David Archuleta There was a really interesting article in Entertainment Weekly last week about the "Idol" song choice process. Apparently David Archuleta's father is allowed to sit in during the whole process and give his opinions, which basically amounts to his dictating to his pliable son precisely what he will sing and how. No wonder David's introductory clips always seem monumentally disconnected -- he doesn't know why he's picked any of his songs because he didn't pick them. That's gross. I wish that "Idol" showed Archuleta's icky stage-parent father so that voters were able to see the reality of the situation.
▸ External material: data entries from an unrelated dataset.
[src/hw/tmr_pkg.sv]
// tmr_pkg: register map, field positions and reset values of the temperature monitor
// assumes: imported by the monitor core and its test bench; 9-bit values are two's complement
package tmr_pkg;
   localparam logic [1:0] PTR_TEMP = 2'h0;
   localparam logic [1:0] PTR_CFG  = 2'h1;
   localparam logic [1:0] PTR_HYST = 2'h2;
   localparam logic [1:0] PTR_SET  = 2'h3;
   localparam int CFG_FLAG  = 7;
   localparam int CFG_MASK  = 6;
   localparam int CFG_ZONE  = 5;
   localparam int CFG_DEPH  = 4;
   localparam int CFG_DEPL  = 3;
   localparam int CFG_ALPOL = 2;
   localparam int CFG_MODE  = 1;
   localparam int CFG_PDN   = 0;
   localparam logic [8:0] TEMP_RST = 9'h000;
   localparam logic [8:0] HYST_RST = 9'h096;
   localparam logic [8:0] SET_RST  = 9'h0a0;
   localparam logic [7:0] CFG_RST  = 8'h00;
   localparam logic [3:0] BYTE_BITS = 4'h8;
   localparam logic [2:0] DEPTH_1 = 3'h1;
   localparam logic [2:0] DEPTH_2 = 3'h2;
   localparam logic [2:0] DEPTH_4 = 3'h4;
   localparam logic [2:0] DEPTH_6 = 3'h6;
   typedef enum logic [3:0] {
      S_IDLE, S_ADDR, S_AACK, S_CMD, S_CACK, S_WR, S_WACK, S_RD, S_RACK
   } tmr_bus_t;
endpackage

[src/hw/tmr_core.sv]
// tmr_core: temperature monitor register set behind a two-wire serial slave port
// assumes: serial clock/data arrive unsynchronised; conversion results come from
// same-clock logic as a one-cycle conv_done pulse with both zone values
//
// Behaviour
// - command byte low bits pick temp, config, hysteresis or setpoint register.
// - temperature register is read-only; data sits in bits 15..7.
// - temperature resets to zero, updated by each finished conversion except while powered down.
// - hysteresis is 9-bit read/write, resets to 0x096.
// - setpoint is 9-bit read/write, resets to 0x0a0.
// - 9-bit values travel as two bytes, left justified.
// - config bits: flag, mask, zone, depth[1:0], polarity, mode, power down.
// - event flag reports a qualified event; host writes cannot set it.
// - mask zero enables alert, one disables it.
// - mask set keeps alert pin released regardless of polarity.
// - zone bit picks remote (1) or internal (0) result.
// - depth codes 00,01,10,11 mean 1,2,4,6 consecutive conversions.
// - polarity one is active high alert, zero active low.
// - mode one is interrupt behaviour, zero comparator behaviour.
// - power down bit stops conversions; config resets to zero.
// - flag sets once depth conversions see temp below hysteresis or above setpoint; in interrupt mode the two alternate, above setpoint first.
// - crossing counts only after depth consecutive qualifying conversions.
// - config read clears flag; many events show as one.
// - interrupt mode: any read or power down entry clears alert and flag.
// - comparator alert holds until depth conversions below hysteresis.
`timescale 1ns/1ps
module tmr_core
   import tmr_pkg::*;
#(
   parameter logic [6:0] SLAVE_ADDR = 7'h2a  // arbitrary value
)(
   input  wire logic       core_clk,
   input  wire logic       reset,
   input  wire logic       ce,
   input  wire logic       scl_in,
   input  wire logic       sda_in,
   output logic            sda_out,
   output logic            sda_oe,
   output logic            alert_out,
   output logic            alert_oe,
   input  wire logic       conv_done,
   input  wire logic [8:0] conv_internal,
   input  wire logic [8:0] conv_remote,
   output logic            zone_remote,
   output logic            power_down_select
);

   typedef struct packed {
      logic [2:0] scl_s;
      logic [2:0] sda_s;
      logic       scl_f;
      logic       sda_f;
      tmr_bus_t   st;
      logic [3:0] cnt;
      logic [7:0] sr;
      logic       rw;
      logic [1:0] ptr;
      logic       byte_hi;
      logic [7:0] hold;
      logic [8:0] temp;
      logic [8:0] hysteresis_threshold;
      logic [8:0] setpoint;
      logic [7:0] cfg;
      logic [2:0] ovr_cnt;
      logic [2:0] und_cnt;
      logic       alert_act;
      logic       armed_over;
      logic       sda_oe;
      logic       alert_oe;
      logic       drv_lvl;
   } tmr_state_t;

   tmr_state_t r;
   tmr_state_t n;
   logic       scl_rise;
   logic       scl_fall;
   logic       start;
   logic       stop;
   logic       rd_evt;
   logic       load;
   logic       clr_any;
   logic       clr_flag;
   logic [8:0] t;
   logic       ov;
   logic       un;
   logic       ovq;
   logic       unq;
   logic [2:0] dep;

   function automatic logic [2:0] depth_of(input logic [1:0] d);
      case (d)
         2'h0:    depth_of = DEPTH_1;
         2'h1:    depth_of = DEPTH_2;
         2'h2:    depth_of = DEPTH_4;
         default: depth_of = DEPTH_6;
      endcase
   endfunction

   function automatic logic [2:0] sat_inc(input logic [2:0] c);
      sat_inc = (c >= DEPTH_6) ? DEPTH_6 : c + 3'h1;
   endfunction

   function automatic logic [7:0] rd_byte(input tmr_state_t s);
      logic [8:0] v;
      case (s.ptr)
         PTR_TEMP: v = s.temp;
         PTR_HYST: v = s.hysteresis_threshold;
         default:  v = s.setpoint;
      endcase
      if (s.ptr == PTR_CFG)
         rd_byte = s.cfg;
      else if (s.byte_hi)
         rd_byte = v[8:1];
      else
         rd_byte = {v[0], 7'h00};
   endfunction

   always_comb
   begin
      n        = r;
      rd_evt   = 1'b0;
      load     = 1'b0;
      n.scl_s  = {r.scl_s[1:0], scl_in};
      n.sda_s  = {r.sda_s[1:0], sda_in};
      // a level counts only once the second and third stage agree
      if (r.scl_s[2] == r.scl_s[1])
         n.scl_f = r.scl_s[2];
      if (r.sda_s[2] == r.sda_s[1])
         n.sda_f = r.sda_s[2];
      scl_rise = ~r.scl_f & n.scl_f;
      scl_fall = r.scl_f & ~n.scl_f;
      start    = r.scl_f & n.scl_f & r.sda_f & ~n.sda_f;
      stop     = r.scl_f & n.scl_f & ~r.sda_f & n.sda_f;
      if (start)
      begin
         n.st     = S_ADDR;
         n.cnt    = 4'h0;
         n.sda_oe = 1'b0;
      end
      else if (stop)
      begin
         n.st     = S_IDLE;
         n.sda_oe = 1'b0;
      end
      else if (scl_rise)
      begin
         case (r.st)
            S_ADDR, S_CMD, S_WR:
            begin
               n.sr  = {r.sr[6:0], n.sda_f};
               n.cnt = r.cnt + 4'h1;
            end
            S_RD:
               n.cnt = r.cnt + 4'h1;
            S_RACK:
               if (n.sda_f)
                  n.st = S_IDLE;
            default:
               n.st = r.st;
         endcase
      end
      else if (scl_fall)
      begin
         case (r.st)
            S_ADDR:
               if (r.cnt == BYTE_BITS)
               begin
                  if (r.sr[7:1] == SLAVE_ADDR)
                  begin
                     n.st      = S_AACK;
                     n.sda_oe  = 1'b1;
                     n.rw      = r.sr[0];
                     n.byte_hi = 1'b1;
                  end
                  else
                     n.st = S_IDLE;
               end
            S_CMD:
               if (r.cnt == BYTE_BITS)
               begin
                  n.ptr     = r.sr[1:0];
                  n.st      = S_CACK;
                  n.sda_oe  = 1'b1;
               end
            S_WR:
               if (r.cnt == BYTE_BITS)
               begin
                  n.st     = S_WACK;
                  n.sda_oe = 1'b1;
                  if (r.ptr == PTR_CFG)
                     n.cfg[6:0] = r.sr[6:0];
                  else if (r.ptr != PTR_TEMP)
                  begin
                     if (r.byte_hi)
                     begin
                        n.hold    = r.sr;
                        n.byte_hi = 1'b0;
                     end
                     else
                     begin
                        // low seven bits of the second byte are dropped
                        if (r.ptr == PTR_HYST)
                           n.hysteresis_threshold = {r.hold, r.sr[7]};
                        else
                           n.setpoint = {r.hold, r.sr[7]};
                        n.byte_hi = 1'b1;
                     end
                  end
               end
            S_AACK:
            begin
               n.cnt = 4'h0;
               // read event at the first load, so a config read still shows the flag
               if (r.rw)
               begin
                  load   = 1'b1;
                  rd_evt = 1'b1;
               end
               else
               begin
                  n.st     = S_CMD;
                  n.sda_oe = 1'b0;
               end
            end
            S_CACK, S_WACK:
            begin
               n.st     = S_WR;
               n.cnt    = 4'h0;
               n.sda_oe = 1'b0;
            end
            S_RD:
               if (r.cnt == BYTE_BITS)
               begin
                  n.st     = S_RACK;
                  n.sda_oe = 1'b0;
               end
               else
               begin
                  n.sr     = {r.sr[6:0], 1'b0};
                  n.sda_oe = ~r.sr[6];
               end
            S_RACK:
               load = 1'b1;
            default:
               n.st = r.st;
         endcase
      end
      if (load)
      begin
         n.st      = S_RD;
         n.cnt     = 4'h0;
         n.sr      = rd_byte(r);
         n.sda_oe  = ~n.sr[7];
         n.byte_hi = (r.ptr == PTR_CFG) | ~r.byte_hi;
      end

      // clears come first so that a conversion in the same cycle wins
      clr_any  = r.cfg[CFG_MODE] & (rd_evt | (~r.cfg[CFG_PDN] & n.cfg[CFG_PDN]));
      clr_flag = clr_any | (rd_evt & (r.ptr == PTR_CFG));
      if (clr_flag)
         n.cfg[CFG_FLAG] = 1'b0;
      if (clr_any)
         n.alert_act = 1'b0;
      if (!n.cfg[CFG_MODE])
         n.armed_over = 1'b1;  // leaving interrupt mode re-arms for overtemperature

      t   = r.cfg[CFG_ZONE] ? conv_remote : conv_internal;
      ov  = $signed(t) > $signed(r.setpoint);
      un  = $signed(t) < $signed(r.hysteresis_threshold);
      dep = depth_of(r.cfg[CFG_DEPH:CFG_DEPL]);
      ovq = 1'b0;
      unq = 1'b0;
      if (conv_done & ~r.cfg[CFG_PDN])
      begin
         n.temp    = t;
         n.ovr_cnt = ov ? sat_inc(r.ovr_cnt) : 3'h0;
         n.und_cnt = un ? sat_inc(r.und_cnt) : 3'h0;
         ovq       = ov & (n.ovr_cnt >= dep);
         unq       = un & (n.und_cnt >= dep);
         if (r.cfg[CFG_MODE])
         begin
            if (ovq & n.armed_over)
            begin
               n.cfg[CFG_FLAG] = 1'b1;
               n.alert_act     = 1'b1;
               n.armed_over    = 1'b0;
            end
            else if (unq & ~n.armed_over)
            begin
               n.cfg[CFG_FLAG] = 1'b1;
               n.alert_act     = 1'b1;
               n.armed_over    = 1'b1;
            end
         end
         else
         begin
            if (ovq | unq)
               n.cfg[CFG_FLAG] = 1'b1;
            if (ovq)
               n.alert_act = 1'b1;
            else if (unq)
               n.alert_act = 1'b0;
         end
      end
      // open drain: enable means pulling the pin low
      n.alert_oe = ~n.cfg[CFG_MASK]
                 & (n.cfg[CFG_ALPOL] ? ~n.alert_act : n.alert_act);
      n.drv_lvl  = 1'b0;
   end

   always_ff @(posedge core_clk or posedge reset)
   begin
      if (reset)
      begin
         r                      <= '0;
         r.scl_s                <= 3'h7;
         r.sda_s                <= 3'h7;
         r.scl_f                <= 1'b1;
         r.sda_f                <= 1'b1;
         r.st                   <= S_IDLE;
         r.temp                 <= TEMP_RST;
         r.hysteresis_threshold <= HYST_RST;
         r.setpoint             <= SET_RST;
         r.cfg                  <= CFG_RST;
         r.armed_over           <= 1'b1;
      end
      else if (ce)
         r <= n;
   end

   assign sda_out           = r.drv_lvl;
   assign sda_oe            = r.sda_oe;
   assign alert_out         = r.drv_lvl;
   assign alert_oe          = r.alert_oe;
   assign zone_remote       = r.cfg[CFG_ZONE];
   assign power_down_select = r.cfg[CFG_PDN];
endmodule

[config.mk]
export PLATFORM = sky130hd
export DESIGN_NAME = tmr_core
export DESIGN_NICKNAME = d
export VERILOG_FILES = /design/src/hw/tmr_pkg.sv /design/src/hw/tmr_core.sv
export SDC_FILE = /design/constraint.sdc
export NUM_CORES = 1
export LEC_CHECK = 0
export ABC_AREA = 1
export CORE_ASPECT_RATIO = 1.25
export CORE_MARGIN = 1.5
export CORE_UTILIZATION = 69
export CTS_BUF_LIST = sky130_fd_sc_hd__clkbuf_8
export CTS_CLUSTER_SIZE = 40
export DETAILED_ROUTE_END_ITERATION = 12
export DONT_BUFFER_PORTS = 1
export GPL_TIMING_DRIVEN = 0
export HOLD_SLACK_MARGIN = 0.15
export PLACE_DENSITY = 0.82
export SLEW_MARGIN = 10
export SYNTH_ARGS = -nofsm -noshare
export SYNTH_HDL_FRONTEND = slang
export SYNTH_SLANG_ARGS = --single-unit
[constraint.sdc]
create_clock -name core_clk -period 9.58 [get_ports core_clk]
set_clock_uncertainty 0.1 [all_clocks]
set_input_delay 2.874 -clock core_clk [delete_from_list [all_inputs] [get_ports core_clk]]
set_output_delay 2.874 -clock core_clk [all_outputs]
set_load 0.01 [all_outputs]
## Yosys cells after proc, flatten, opt, wreduce, memory -nomap -nowiden

Index checks and enable logic that the tools add are counted.

| storage, ports and cells | value |
|---|---|
| flip-flop bits (word level) | 81 |
| bits of input ports | 24 |
| output and inout port bits | 6 |
| word-level logic and storage cells | 241 |

| cells by class | value |
|---|---|
| add/subtract/negate cells | 3 |
| $lt $le $gt $ge | 6 |
| eq/ne operators | 41 |
| muxes and demuxes | 95 |
| bitwise gates (word level) | 36 |
| reductions and logical operators | 38 |

Operators with widths:

| cell | number |
|---|---|
| $mux W28 | 4 |
| $mux W8 | 9 |
| $mux W7 | 7 |
| $reduce_bool A4 Y1 | 11 |
| $mux W1 | 40 |
| $mux W4 | 10 |
| $mux W9 | 4 |
| $reduce_and A11 Y1 | 3 |
| $mux W16 | 2 |
| $ne A6 B6 Y1 const B | 5 |
| $mux W24 | 1 |
| $pmux W4 S6 | 1 |
| $reduce_and A8 Y1 | 3 |
| $mux W20 | 1 |
| $reduce_and A10 Y1 | 2 |
| $ne A3 B3 Y1 const B | 6 |
| $pmux W9 S2 | 1 |
| $and A1 B1 Y1 | 16 |
| $eq A4 B3 Y1 const B | 4 |
| $not A1 Y1 | 16 |
| $ne A5 B5 Y1 const B | 3 |
| $reduce_and A7 Y1 | 2 |
| $mux W12 | 1 |
| $mux W2 | 6 |
| 37 further kinds | 61 |

## Longest topological paths before layout

| logic depth | value |
|---|---|
| word-level depth | 19 |
| gate-level depth with buffers | 25 |

## Worst setup path after synthesis

No wires, ideal clock.

| timing | value |
|---|---|
| path kind | input-to-reg |
| start point | input port conv_internal[8] |
| end point | register r (netlist bit alert_oe) |
| setup time | 0.117 ns |
| arrival | 5.165 ns |
| required time | 9.363 ns |
| path slack | 4.198 ns |
| stages | 22 |
| cell sequence | nand2_1 -> nand2_1 -> ha_1 -> nand2_1 -> nor2_1 -> nand3_1 -> nand3_1 -> nand2_1 -> nand2_1 -> inv_1 -> a211oi_1 -> ha_1 -> a21oi_1 -> o211ai_1 -> nand3_1 -> nor2_1 -> nor2_1 -> nand2_1 -> nand2_1 -> nand2_1 -> nand2_1 -> nand2_1 |

| between the ends | value |
|---|---|
| cells in the longest elaborated chain, start to end | 13 |
| elaborated cells on any way between the ends | 20 |
| classes of those cells | order compare: 4; mux: 10; bitwise: 6 |

Ends and longest elaborated chain:

| element | RTL line | text |
|---|---|---|
| start, declared | tmr_core.sv:42 | `input wire logic [8:0] conv_internal,` |
| $mux W9 (*) | tmr_core.sv:267 | `t = r.cfg[CFG_ZONE] ? conv_remote : conv_internal;` |
| named net t[8] | tmr_core.sv:83 | `logic [8:0] t;` |
| $lt A9 B9 Y1 | tmr_core.sv:269 | `un = $signed(t) < $signed(r.hysteresis_threshold);` |
| $mux W3 | tmr_core.sv:277 | `n.und_cnt = un ? sat_inc(r.und_cnt) : 3'h0;` |
| $ge A3 B3 Y1 | tmr_core.sv:279 | `unq = un & (n.und_cnt >= dep);` |
| $and A1 B1 Y1 | tmr_core.sv:279 |  |
| $and A1 B1 Y1 | tmr_core.sv:288 | `else if (unq & ~n.armed_over)` |
| $mux W2 | tmr_core.sv:288 |  |
| $mux W2 | tmr_core.sv:282 | `if (ovq & n.armed_over)` |
| $mux W1 (*) | tmr_core.sv:280 | `if (r.cfg[CFG_MODE])` |
| $mux W2 (*) | tmr_core.sv:273 | `if (conv_done & ~r.cfg[CFG_PDN])` |
| $not A1 Y1 | tmr_core.sv:307 | `& (n.cfg[CFG_ALPOL] ? ~n.alert_act : n.alert_act);` |
| $mux W1 (*) | tmr_core.sv:307 |  |
| $and A1 B1 Y1 (*) | tmr_core.sv:307 |  |
| end signal, assigned | tmr_core.sv:328 | `r <= n;` |
| end, declared | tmr_core.sv:73 | `tmr_state_t r;` |

The timed path passes the listed nets; every way through them passes the cells marked *.
A chain may end at the register's enable or synchronous reset.

## Worst setup path after layout

Same ends and word-level chain as after synthesis.

==> results.md <==
* Status: completed
* CP required at 9.72 ns
* Dpl hpwl at 9477 um
* Fillers at 536
* Reg clk slew, reported paths at 0.08 ns
* Hold depth at 2
* Iteration-0 DRC Markers at 382
* CTS sink cnt at 81
* Final #Nets at 741
* Dpl ws at 3.680 ns
* Count of different cell masters after synthesis at 39
* Clock Path Buffers at 2
* Flop2flop setup slack at 5.66 ns
* DIE AREA at 7848 um^2
* Final worst slack at 3.974 ns
* Design Area, Final at 5364 um^2
* H-tree lvl count at 3
* Final Core Density at 0.7642
* Post-synth top area cell: dfrtp_1
* Worst reg2reg path depth at 23
* Avg WL per Cell at 15.86 um
* Most common cell in the netlist: nand2_1
* Nature of the critical path startpoint: primary input
* Row count at 34
* Post_cts resized at 0
* Ratio of cells with drive above 1 in the final layout at 0.09289
* Num ports at 30
* Most frequent cells after synthesis: 173 x nand2_1, 94 x inv_1, 66 x dfrtp_1
* Peak VDD IR at 0.0001657 V
* Routed WL at 12360 um
* Synth-to-layout area growth at 6.166%
* Tightest Pin Transition at 0.6289 ns
* Placed insts at 763
* Core Area at 7019 um^2
* Die X-Extent at 79.54 um
* Placed cell area at 5199 um^2
* R2r startpoint: zone_remote$_DFFE_PP0P_
* First-pass GRT wire length at 21190 um
* Hold_buf cts at 0
* Top cells by area, synth: dfrtp_1 33%, nand2_1 13%, ha_1 8.2%
* Worst Hold Path EP: n[80]$_DFFE_PP1P_
* CTS Root Cell: clkbuf_8
* Fmax at 178.4 MHz
* CP max FO at 4
* Count of pins over their slew limit at 0
* Post-synthesis async set-or-reset flop share at 1.000
* Power Density at 167.2 nW/um^2
* Post-synth EDFFs at 0
* Most common flop cell mapped by yosys: dfrtp_1
* Average cell area after synthesis at 7.530 um^2
* CP Data Arrival Time at 5.75 ns
* Vias per cell at 5.859
* DRC Markers at 0
* Reg2reg end: alert_oe$_DFFE_PP0P_
* Yosys reg bits at 81
* Vias at 4564
* Final min period at 5.606 ns
* Hold/Removal Path Class: reg -> reg
* Worst skew pair latency at 0.35 ns
* Final cell count without fillers at 779
* P_leak at 2.569 nW
* Kind of critical path: in -> reg
* Power Total at 0.8968 mW
* Post-route ant nets at 0
* Post-Syn Instances at 671
* Initial antenna violation count at 0
* Die Y at 98.67 um
* RSZ-0062 raised after global routing: false
* Hold wc startpoint: n[80]$_DFFE_PP1P_
* Final Setup Violations at 0
* Slew HR at 0.5792
* Largest net degree at the start of global routing at 62
* TNS Setup at 0 ns
* Post-synth top area share at 0.3269
* Yosys warnings at 0
* Final Cycle Share at 0.5852
* Hold WS at 0.3706 ns
* Final GP Congestion at 0.8986
* Initial Util at 0.7198
* Register area share after synthesis at 0.4049
* GR Overflow Total at 0
* Final Hold Vio Count at 0
* CTS buffer count at 9
* Pre-antenna DRT Iters at 5
* Diode count at 0
* IO buf count at 0
* CP Capture Type: register
* Vias in the first global route at 4620
* Max_cap viols at 0
* GRT Util Overall at 0.3464
* CTS tree: built
* Post-Syn Area at 5052 um^2
* Setup Fix Bufs, Post-CTS at 0
## worst max-delay path by stage
stage	start	endpoint	slack, ns	depth (start not counted)
6_report	conv_internal[8]	alert_oe$_DFFE_PP0P_	3.97	22
5_1_grt	conv_internal[8]	alert_oe$_DFFE_PP0P_	3.66	22
4_1_cts	conv_internal[8]	alert_oe$_DFFE_PP0P_	4.04	22
3_5_place_dp	conv_internal[8]	alert_oe$_DFFE_PP0P_	3.68	22
3_3_place_gp	reset	r[5]$_DFFE_PP0P_	3.75	1
2_1_floorplan	conv_internal[8]	alert_oe$_DFFE_PP0P_	4.20	22
## worst max-delay path, cell delays in order
cell	delay, ns
nand2_1	0.04
nand2_1	0.11
ha_1	0.36
nand2_1	0.09
nor2_1	0.14
nand3_1	0.12
nand3_1	0.10
nand2_1	0.05
nand2_1	0.17
inv_1	0.09
a211oi_1	0.32
ha_1	0.32
a21oi_1	0.16
o211ai_1	0.12
nand3_1	0.12
nor2_1	0.05
nor2_1	0.13
nand2_1	0.09
nand2_1	0.08
nand2_1	0.06
nand2_1	0.07
nand2_1	0.05
## power breakdown
group | switching (mW) | internal [mW] | total (mW)
clock network | 0.125 | 0.0913 | 0.216
registers | 0.0389 | 0.388 | 0.427
logic | 0.176 | 0.0775 | 0.253
total | 0.340 | 0.557 | 0.897
## routing by layer
layer,vias to the layer above,share of wire,GRT usage
met5,-,0,0
met4,0,0.034,0.1552
met3,31,0.051,0.05926
met2,167,0.50,0.5919
met1,2140,0.41,0.4243
li1,2226,-,-
## state kept, by name (all words and copies together) (netlist names)
| register | cells |
|---|---|
| sda_oe | 1 |
| r | 73 |
| zone_remote | 1 |
| alert_oe | 1 |
| power_down_select | 1 |
| n | 4 |
## cell usage in the layout, fill, tap and decap left out, types with 3 or more instances in the layout
cell / count
nand2_1: 173
inv_1: 96
dfrtp_1: 66
o21ai_0: 64
nor2_1: 52
a21oi_1: 44
ha_1: 33
nand3_1: 21
o22ai_1: 17
dfstp_2: 15
o21ai_1: 10
o211ai_1: 10
clkbuf_1: 9
clkbuf_8: 9
inv_2: 6
nor2_4: 5
nand3_2: 5
nand2_2: 4
nand4_1: 4
nor3_1: 4
clkinvlp_4: 4
nand4_2: 3
buf_2: 3
clkinv_1: 3
a22oi_1: 3
## cells by family after synthesis
logic type,Yosys count,synth area share
other,1,0.0007422
muxes,1,0.001981
buffers and inverters,118,0.09138
and+or+nand+nor,280,0.2484
DFF,81,0.4049
adders and majority gates,33,0.08172
AOI/OAI and AO/OA,157,0.1709
## final cells by class
type	instances	area [um^2]	area share
sequential	81	2046	0.3814
clock inverter	7	41.29	0.007698
multi-input combinational	473	2549	0.4752
inverter	103	389.1	0.07254
timing repair buffer	1	27.53	0.005132
clock buffer	9	123.9	0.02309
buffer	15	75.07	0.01400
tap	90	112.6	0.02099
Power figures use the tool's default switching activity.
I hope that this time next year Little David isn't suing his folks for emancipation. Anyway, Mr. Archuleta's first pick was "Stand By Me," a pretty obvious David tune. I felt as if the band diverged from the familiar arrangement too much with a slow tempo and hand percussion and David's vocal freelanced from the set melody far too often. It was also during these ad libs that he tended to have the most pitch problems. His "Love Me Tender," by contrast, was absolutely beautiful. Easily the best vocal of the night, and David's best in some weeks. If he was this good each and every time out, I would have far fewer objections to the incessant hype receives on the part of the judges and producers. 7/9

The picks: Jason Castro, right? Unless he really is an order of magnitude more popular than Syesha. But Syesha really wants to stay another week and Castro pretty obviously longs for his drum kit and his bong. Four-sided die says Syesha Mercado. One or the other of us is going to be right.